On April 28, Caterpillar Inc. reported that sales at the company had caused revenues to drop 21% from a year ago to $10.6 billion. Lower end-user demand drove Caterpillar’s sinking sales even as dealers increased machine and engine inventories by about $100 million over the quarter.
First quarter profit per share at Caterpillar was $1.98, compared to $3.25 a year ago. The company’s operating profit margin was 13.2% for the first quarter, a drop of 3.2 points from 16.2% in Q1 2019. Enterprising cash flow for the first quarter of 2020 was $1.13 billion, and Caterpillar is currently trying to increase sources of liquidity by issuing 10- and 30-year bonds. In order to reduce costs, the company says it will reduce discretionary expenses and suspend base salary increases and short-term incentive payments.
According to Caterpillar, many state and local governments imposing stay-at-home orders listed the company as an essential activity. The Illinois-based manufacturer produces farm equipment like tractors and combines. Caterpillar did suspend production briefly at some plants to adjust to weak customer demand, government regulations, and supply chain issues, but the company notes that as of the middle of April roughly 75% of its plants are operating.

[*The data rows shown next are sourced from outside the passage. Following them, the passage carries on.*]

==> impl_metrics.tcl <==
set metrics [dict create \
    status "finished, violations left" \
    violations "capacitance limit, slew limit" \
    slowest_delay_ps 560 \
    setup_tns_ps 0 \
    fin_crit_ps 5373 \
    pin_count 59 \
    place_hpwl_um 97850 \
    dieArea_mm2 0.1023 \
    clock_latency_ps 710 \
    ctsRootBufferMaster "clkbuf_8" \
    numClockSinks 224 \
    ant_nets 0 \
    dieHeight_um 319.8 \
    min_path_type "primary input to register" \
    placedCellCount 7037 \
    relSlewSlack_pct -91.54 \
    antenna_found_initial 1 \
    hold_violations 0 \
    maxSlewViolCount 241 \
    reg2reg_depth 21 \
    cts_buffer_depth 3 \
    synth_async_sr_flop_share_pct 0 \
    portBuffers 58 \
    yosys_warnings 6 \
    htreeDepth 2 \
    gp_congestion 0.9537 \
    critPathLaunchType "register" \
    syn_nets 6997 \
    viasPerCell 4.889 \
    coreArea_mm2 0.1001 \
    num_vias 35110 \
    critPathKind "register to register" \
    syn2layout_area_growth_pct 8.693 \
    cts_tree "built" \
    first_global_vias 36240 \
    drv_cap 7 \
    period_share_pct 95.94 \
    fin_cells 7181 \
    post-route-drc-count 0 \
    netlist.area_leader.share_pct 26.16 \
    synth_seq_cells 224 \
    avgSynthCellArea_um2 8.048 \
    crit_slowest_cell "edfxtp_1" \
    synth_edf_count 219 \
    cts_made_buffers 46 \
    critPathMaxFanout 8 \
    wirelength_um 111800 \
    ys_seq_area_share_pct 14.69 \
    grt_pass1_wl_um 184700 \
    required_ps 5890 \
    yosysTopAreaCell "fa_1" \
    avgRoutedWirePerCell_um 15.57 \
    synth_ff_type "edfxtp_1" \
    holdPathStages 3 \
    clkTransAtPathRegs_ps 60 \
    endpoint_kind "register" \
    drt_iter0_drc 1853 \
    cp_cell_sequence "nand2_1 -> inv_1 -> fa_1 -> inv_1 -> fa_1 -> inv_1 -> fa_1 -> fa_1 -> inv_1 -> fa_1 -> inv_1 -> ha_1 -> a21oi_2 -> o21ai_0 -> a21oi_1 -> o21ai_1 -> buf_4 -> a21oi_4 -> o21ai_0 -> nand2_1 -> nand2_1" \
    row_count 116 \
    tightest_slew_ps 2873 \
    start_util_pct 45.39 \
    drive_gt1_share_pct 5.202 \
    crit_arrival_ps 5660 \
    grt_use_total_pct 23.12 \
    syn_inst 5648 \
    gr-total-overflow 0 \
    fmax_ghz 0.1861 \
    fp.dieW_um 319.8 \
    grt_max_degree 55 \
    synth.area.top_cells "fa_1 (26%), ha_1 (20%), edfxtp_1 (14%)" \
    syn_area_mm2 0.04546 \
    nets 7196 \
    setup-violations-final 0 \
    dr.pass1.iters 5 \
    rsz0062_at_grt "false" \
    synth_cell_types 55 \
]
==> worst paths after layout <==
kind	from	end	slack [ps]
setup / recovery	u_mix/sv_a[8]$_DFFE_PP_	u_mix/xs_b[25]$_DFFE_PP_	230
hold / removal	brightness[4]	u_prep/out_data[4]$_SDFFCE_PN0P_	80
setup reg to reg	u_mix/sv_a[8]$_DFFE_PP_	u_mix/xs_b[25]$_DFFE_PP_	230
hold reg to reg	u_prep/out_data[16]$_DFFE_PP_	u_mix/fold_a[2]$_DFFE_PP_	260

In order to keep its employees safe, Caterpillar factories currently operating have enacted social distancing practices and increased cleaning schedules. The company says they will continue to monitor the situation and suspend production “if warranted by business conditions.”
Citing uncertainty, the farm equipment company declined to issue a financial outlook for 2020. Caterpillar CEO Jim Umpleby, looking ahead, said his company had taken “decisive actions” to execute a strategy to emerge from the pandemic “as an even stronger company.”